Having a design that explicitly designates an entity that's intended to be loaded separately may be a change in design, but not a bad change in design.


@Steve - I'm not saying NHibernate is perfect or that NH is better than EF. All I mean is we shouldn't have to change our implementation just because something is not supported by a framework.


I demand next article in this series. The plot is getting interesting and I'm sinking into it

Kijana Woodard

@Phillip And I think your comment is the linchpin to Ayende's entire argument. If it turns out that the ORM I've chosen has limitations and I've abstracted it away into a repository, I CAN'T work around it (i.e. ship code and make my client happy). Since I have this lovely abstractions, I say EF sucks and switch to NHibernate only to discover it has limitations in other areas. Ooops.

You really will need to be able to optimize queries for the situation at hand. The only code that knows that situation is the consuming code.

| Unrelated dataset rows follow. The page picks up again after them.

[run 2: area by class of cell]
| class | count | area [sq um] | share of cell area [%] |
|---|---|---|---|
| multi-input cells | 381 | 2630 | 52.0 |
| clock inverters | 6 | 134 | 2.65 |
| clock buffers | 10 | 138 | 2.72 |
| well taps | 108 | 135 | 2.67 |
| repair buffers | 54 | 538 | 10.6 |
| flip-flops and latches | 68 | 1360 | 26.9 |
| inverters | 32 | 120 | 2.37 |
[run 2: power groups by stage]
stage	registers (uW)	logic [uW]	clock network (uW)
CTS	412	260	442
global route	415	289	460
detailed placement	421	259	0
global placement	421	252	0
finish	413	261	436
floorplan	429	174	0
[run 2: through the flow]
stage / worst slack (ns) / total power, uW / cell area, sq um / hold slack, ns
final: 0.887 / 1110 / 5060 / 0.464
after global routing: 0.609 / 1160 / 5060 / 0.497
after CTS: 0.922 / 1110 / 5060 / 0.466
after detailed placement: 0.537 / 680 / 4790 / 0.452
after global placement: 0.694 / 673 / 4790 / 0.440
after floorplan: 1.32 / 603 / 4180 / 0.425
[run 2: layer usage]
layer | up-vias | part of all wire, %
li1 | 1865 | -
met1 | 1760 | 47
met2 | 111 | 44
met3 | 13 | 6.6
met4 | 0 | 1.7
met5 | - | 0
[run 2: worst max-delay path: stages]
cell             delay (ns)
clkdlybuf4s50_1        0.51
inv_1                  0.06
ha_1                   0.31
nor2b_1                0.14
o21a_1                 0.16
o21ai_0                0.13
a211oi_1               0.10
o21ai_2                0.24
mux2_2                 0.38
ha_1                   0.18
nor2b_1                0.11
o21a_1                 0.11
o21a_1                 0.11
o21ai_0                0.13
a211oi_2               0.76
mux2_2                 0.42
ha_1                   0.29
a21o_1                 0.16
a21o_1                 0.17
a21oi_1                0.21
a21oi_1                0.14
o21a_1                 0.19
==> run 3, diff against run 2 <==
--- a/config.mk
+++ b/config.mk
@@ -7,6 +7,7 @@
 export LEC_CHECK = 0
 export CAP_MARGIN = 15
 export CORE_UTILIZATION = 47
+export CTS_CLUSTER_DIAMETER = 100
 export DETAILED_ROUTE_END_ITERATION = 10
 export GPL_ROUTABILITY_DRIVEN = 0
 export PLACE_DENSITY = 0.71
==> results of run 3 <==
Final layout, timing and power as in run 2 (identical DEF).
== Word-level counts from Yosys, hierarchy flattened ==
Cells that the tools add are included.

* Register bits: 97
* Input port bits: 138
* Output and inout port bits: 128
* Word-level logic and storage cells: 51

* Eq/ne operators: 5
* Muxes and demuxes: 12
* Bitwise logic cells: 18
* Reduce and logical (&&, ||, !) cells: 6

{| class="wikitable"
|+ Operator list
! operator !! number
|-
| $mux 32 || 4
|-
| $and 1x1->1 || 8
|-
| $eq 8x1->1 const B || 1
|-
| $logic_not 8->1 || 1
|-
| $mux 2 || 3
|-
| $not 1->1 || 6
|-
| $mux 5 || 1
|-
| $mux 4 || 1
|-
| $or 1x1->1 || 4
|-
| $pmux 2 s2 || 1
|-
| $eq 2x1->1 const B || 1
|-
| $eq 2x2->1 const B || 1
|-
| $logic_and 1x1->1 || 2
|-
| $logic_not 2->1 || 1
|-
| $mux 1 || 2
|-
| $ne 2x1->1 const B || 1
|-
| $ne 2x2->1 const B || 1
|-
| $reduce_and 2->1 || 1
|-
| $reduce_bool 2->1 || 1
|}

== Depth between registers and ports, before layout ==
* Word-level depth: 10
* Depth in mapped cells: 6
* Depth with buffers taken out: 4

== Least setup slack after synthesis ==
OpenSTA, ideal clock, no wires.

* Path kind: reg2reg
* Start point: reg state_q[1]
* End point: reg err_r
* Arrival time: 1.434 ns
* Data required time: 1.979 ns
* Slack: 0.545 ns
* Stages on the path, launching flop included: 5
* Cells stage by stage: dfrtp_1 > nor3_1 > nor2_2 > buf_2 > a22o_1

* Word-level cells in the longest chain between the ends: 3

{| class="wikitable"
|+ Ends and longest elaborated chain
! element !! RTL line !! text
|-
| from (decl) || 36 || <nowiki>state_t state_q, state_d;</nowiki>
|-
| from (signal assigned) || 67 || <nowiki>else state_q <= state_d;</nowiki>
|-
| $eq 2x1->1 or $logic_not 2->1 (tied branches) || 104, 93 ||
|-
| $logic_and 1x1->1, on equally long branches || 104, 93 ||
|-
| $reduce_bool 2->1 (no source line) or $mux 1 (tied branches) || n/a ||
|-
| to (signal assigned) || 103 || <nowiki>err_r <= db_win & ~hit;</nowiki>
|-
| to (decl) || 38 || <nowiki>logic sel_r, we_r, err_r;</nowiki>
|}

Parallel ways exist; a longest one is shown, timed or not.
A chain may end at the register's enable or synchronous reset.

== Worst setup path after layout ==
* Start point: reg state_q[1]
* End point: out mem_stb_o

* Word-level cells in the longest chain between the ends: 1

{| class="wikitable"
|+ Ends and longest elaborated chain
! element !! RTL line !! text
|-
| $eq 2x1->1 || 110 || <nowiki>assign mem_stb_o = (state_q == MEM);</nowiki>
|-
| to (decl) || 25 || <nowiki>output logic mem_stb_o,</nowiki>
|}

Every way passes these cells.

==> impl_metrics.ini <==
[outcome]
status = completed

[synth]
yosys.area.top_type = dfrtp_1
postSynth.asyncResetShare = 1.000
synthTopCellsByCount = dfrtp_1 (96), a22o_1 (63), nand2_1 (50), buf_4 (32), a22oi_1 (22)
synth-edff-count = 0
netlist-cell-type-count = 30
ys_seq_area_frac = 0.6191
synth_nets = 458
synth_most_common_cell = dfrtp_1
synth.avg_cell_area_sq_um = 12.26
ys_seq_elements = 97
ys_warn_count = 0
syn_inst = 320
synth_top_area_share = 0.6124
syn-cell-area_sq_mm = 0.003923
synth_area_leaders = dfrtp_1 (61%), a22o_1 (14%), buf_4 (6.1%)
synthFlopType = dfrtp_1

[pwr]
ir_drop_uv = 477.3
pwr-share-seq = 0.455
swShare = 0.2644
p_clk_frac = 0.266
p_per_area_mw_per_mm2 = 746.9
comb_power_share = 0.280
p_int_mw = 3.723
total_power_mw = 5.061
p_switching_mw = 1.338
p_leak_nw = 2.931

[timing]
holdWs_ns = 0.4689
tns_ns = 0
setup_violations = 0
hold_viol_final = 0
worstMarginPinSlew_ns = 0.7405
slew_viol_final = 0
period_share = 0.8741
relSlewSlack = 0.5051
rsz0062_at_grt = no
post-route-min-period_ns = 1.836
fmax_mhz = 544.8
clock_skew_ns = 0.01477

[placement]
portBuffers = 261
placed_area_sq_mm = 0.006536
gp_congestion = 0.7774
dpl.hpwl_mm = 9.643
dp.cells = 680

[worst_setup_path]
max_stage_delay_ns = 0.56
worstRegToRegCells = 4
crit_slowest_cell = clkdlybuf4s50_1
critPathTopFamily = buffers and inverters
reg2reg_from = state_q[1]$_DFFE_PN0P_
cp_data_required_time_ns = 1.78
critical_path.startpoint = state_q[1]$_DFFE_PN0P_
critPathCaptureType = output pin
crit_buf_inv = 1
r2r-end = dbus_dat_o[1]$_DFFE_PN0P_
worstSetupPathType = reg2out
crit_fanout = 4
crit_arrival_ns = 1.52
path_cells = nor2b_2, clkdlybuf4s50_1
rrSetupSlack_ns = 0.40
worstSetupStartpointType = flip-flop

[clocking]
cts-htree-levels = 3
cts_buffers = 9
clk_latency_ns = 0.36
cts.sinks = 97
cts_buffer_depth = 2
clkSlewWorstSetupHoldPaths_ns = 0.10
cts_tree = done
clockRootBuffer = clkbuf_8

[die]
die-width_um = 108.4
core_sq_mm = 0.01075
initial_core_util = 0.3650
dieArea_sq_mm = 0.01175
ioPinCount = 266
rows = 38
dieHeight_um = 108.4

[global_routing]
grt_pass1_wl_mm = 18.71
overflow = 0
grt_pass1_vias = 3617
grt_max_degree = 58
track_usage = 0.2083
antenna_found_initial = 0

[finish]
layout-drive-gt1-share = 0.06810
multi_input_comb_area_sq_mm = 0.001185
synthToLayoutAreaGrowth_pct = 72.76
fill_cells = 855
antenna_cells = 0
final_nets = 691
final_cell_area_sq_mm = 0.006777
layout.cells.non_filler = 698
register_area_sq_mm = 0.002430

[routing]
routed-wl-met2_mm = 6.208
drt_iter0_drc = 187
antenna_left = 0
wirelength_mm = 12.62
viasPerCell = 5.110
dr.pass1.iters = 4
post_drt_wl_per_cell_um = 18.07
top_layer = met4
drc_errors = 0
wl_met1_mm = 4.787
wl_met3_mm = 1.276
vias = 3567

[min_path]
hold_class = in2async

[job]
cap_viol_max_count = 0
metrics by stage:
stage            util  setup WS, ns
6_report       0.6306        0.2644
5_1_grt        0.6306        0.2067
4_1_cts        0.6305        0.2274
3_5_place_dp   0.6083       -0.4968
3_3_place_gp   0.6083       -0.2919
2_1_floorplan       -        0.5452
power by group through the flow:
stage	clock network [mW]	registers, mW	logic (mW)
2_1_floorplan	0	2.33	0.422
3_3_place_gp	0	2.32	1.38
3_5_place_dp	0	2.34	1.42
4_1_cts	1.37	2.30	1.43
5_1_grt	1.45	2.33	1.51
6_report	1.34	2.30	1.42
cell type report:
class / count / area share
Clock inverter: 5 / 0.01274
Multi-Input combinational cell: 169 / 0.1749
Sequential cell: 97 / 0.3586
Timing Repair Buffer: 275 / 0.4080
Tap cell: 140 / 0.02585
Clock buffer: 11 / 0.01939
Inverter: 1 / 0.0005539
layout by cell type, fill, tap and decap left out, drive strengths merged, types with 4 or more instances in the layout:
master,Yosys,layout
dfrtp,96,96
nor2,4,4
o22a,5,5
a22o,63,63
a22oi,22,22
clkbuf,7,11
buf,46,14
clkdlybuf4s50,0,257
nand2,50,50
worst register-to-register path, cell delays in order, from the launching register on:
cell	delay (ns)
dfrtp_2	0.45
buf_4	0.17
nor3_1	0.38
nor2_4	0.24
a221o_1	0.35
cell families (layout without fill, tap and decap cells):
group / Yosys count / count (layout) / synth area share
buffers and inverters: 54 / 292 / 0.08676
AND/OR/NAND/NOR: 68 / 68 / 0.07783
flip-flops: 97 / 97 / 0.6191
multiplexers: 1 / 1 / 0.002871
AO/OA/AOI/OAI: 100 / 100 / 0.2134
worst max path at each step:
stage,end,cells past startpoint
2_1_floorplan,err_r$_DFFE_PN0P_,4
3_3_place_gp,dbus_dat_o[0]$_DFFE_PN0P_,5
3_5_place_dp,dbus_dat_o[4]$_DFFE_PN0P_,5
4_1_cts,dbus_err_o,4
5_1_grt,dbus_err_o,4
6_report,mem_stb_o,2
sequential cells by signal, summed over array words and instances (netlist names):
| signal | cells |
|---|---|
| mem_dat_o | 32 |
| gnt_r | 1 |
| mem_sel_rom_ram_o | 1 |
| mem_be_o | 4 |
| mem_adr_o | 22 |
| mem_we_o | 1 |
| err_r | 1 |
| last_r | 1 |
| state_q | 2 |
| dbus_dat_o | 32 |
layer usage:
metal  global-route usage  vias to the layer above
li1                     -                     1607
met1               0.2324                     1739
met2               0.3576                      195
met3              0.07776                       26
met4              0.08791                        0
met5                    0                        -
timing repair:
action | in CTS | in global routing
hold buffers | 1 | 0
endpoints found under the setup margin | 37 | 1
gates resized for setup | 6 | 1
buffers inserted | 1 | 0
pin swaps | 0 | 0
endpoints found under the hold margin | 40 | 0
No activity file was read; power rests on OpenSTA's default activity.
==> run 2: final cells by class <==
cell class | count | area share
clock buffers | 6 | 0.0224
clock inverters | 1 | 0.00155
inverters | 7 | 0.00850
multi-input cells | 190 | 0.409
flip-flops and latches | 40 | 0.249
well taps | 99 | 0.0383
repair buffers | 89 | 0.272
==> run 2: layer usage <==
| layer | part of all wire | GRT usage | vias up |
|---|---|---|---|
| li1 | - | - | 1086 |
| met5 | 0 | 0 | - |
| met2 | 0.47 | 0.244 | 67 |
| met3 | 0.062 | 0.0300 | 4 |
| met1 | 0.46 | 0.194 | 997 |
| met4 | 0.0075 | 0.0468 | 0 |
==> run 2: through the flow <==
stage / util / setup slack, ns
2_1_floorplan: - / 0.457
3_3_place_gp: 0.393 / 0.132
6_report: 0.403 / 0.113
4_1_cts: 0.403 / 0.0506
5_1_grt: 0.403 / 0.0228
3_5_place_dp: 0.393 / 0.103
===== src/rtl/stream_rr_arbiter.sv =====
// Packet-aware round-robin arbiter: NUM_PORTS AXI4-Stream requesters share one registered output slot.
// state | meaning
// IDLE  | no grant held; next requester is chosen starting at ptr
// GRANT | grant held on one port until its last beat transfers
module stream_rr_arbiter #(
  parameter int DATA_WIDTH  = 32,
  parameter int NUM_PORTS   = 4,
  parameter int INDEX_WIDTH = 2
) (
  input  logic                            aclk,
  input  logic                            aresetn,
  input  logic [NUM_PORTS*DATA_WIDTH-1:0] in_data,
  input  logic [NUM_PORTS-1:0]            in_last,
  input  logic [NUM_PORTS-1:0]            in_valid,
  output logic [NUM_PORTS-1:0]            in_ready,
  output logic [DATA_WIDTH-1:0]           out_data,
  output logic                            out_last,
  output logic [INDEX_WIDTH-1:0]          out_index,
  output logic                            out_valid,
  input  logic                            out_ready,
  output logic                            busy
);

  typedef enum logic {
    IDLE  = 1'b0,
    GRANT = 1'b1
  } state_t;

  state_t                 state_q, state_d;
  logic [INDEX_WIDTH-1:0] ptr_q, ptr_d;
  logic [INDEX_WIDTH-1:0] grant_q, grant_d;
  logic [DATA_WIDTH-1:0]  data_q, data_d;
  logic                   last_q, last_d;
  logic [INDEX_WIDTH-1:0] index_q, index_d;
  logic                   valid_q, valid_d;

  logic [DATA_WIDTH-1:0]  sel_data;
  logic                   sel_last;
  logic                   sel_valid;
  logic [INDEX_WIDTH-1:0] pick;
  logic                   int_ready;
  logic                   xfer;

  always_comb begin
    sel_data  = '0;
    sel_last  = 1'b0;
    sel_valid = 1'b0;
    for (int k = 0; k < NUM_PORTS; k++) begin
      if (grant_q == INDEX_WIDTH'(k)) begin
        sel_data  = in_data[k*DATA_WIDTH +: DATA_WIDTH];
        sel_last  = in_last[k];
        sel_valid = in_valid[k];
      end
    end
  end

  // Descending scans: the first finds the lowest requester overall (wrap case),
  // the second overrides it with the lowest requester at or after ptr.
  always_comb begin
    pick = '0;
    for (int k = NUM_PORTS - 1; k >= 0; k--) begin
      if (in_valid[k]) pick = INDEX_WIDTH'(k);
    end
    for (int k = NUM_PORTS - 1; k >= 0; k--) begin
      if (in_valid[k] && (INDEX_WIDTH'(k) >= ptr_q)) pick = INDEX_WIDTH'(k);
    end
  end

  always_comb begin
    int_ready = ~valid_q | out_ready;
    xfer      = (state_q == GRANT) & sel_valid & int_ready;

    in_ready = '0;
    for (int k = 0; k < NUM_PORTS; k++) begin
      if (aresetn && (state_q == GRANT) && (grant_q == INDEX_WIDTH'(k))) in_ready[k] = int_ready;
    end

    state_d = state_q;
    ptr_d   = ptr_q;
    grant_d = grant_q;
    data_d  = data_q;
    last_d  = last_q;
    index_d = index_q;
    valid_d = valid_q;

    if (int_ready) valid_d = xfer;

    unique case (state_q)
      IDLE: begin
        if (|in_valid) begin
          grant_d = pick;
          state_d = GRANT;
        end
      end
      GRANT: begin
        if (xfer) begin
          data_d  = sel_data;
          last_d  = sel_last;
          index_d = grant_q;
          if (sel_last) begin
            ptr_d   = (grant_q == INDEX_WIDTH'(NUM_PORTS - 1)) ? '0 : grant_q + INDEX_WIDTH'(1);
            state_d = IDLE;
          end
        end
      end
      default: state_d = IDLE;
    endcase
  end

  always_ff @(posedge aclk or negedge aresetn) begin
    if (!aresetn) begin
      state_q <= IDLE;
      ptr_q   <= '0;
      grant_q <= '0;
      data_q  <= '0;
      last_q  <= 1'b0;
      index_q <= '0;
      valid_q <= 1'b0;
    end else begin
      state_q <= state_d;
      ptr_q   <= ptr_d;
      grant_q <= grant_d;
      data_q  <= data_d;
      last_q  <= last_d;
      index_q <= index_d;
      valid_q <= valid_d;
    end
  end

  assign out_data  = data_q;
  assign out_last  = last_q;
  assign out_index = index_q;
  assign out_valid = valid_q;
  assign busy      = (state_q == GRANT);

endmodule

If you abstract away the ORM, you can't use it's features to optimize. If you expose it's features, you just leaked your ORM's implementation details through your abstractions and now you can't switch ORMs anymore.

So you might as well just use your ORM from the beginning and ship code.

EF or NHibernate both let us switch between many database engines. Once we work out all the issues of that abstraction for one ORM, what value do we get from switching our ORM?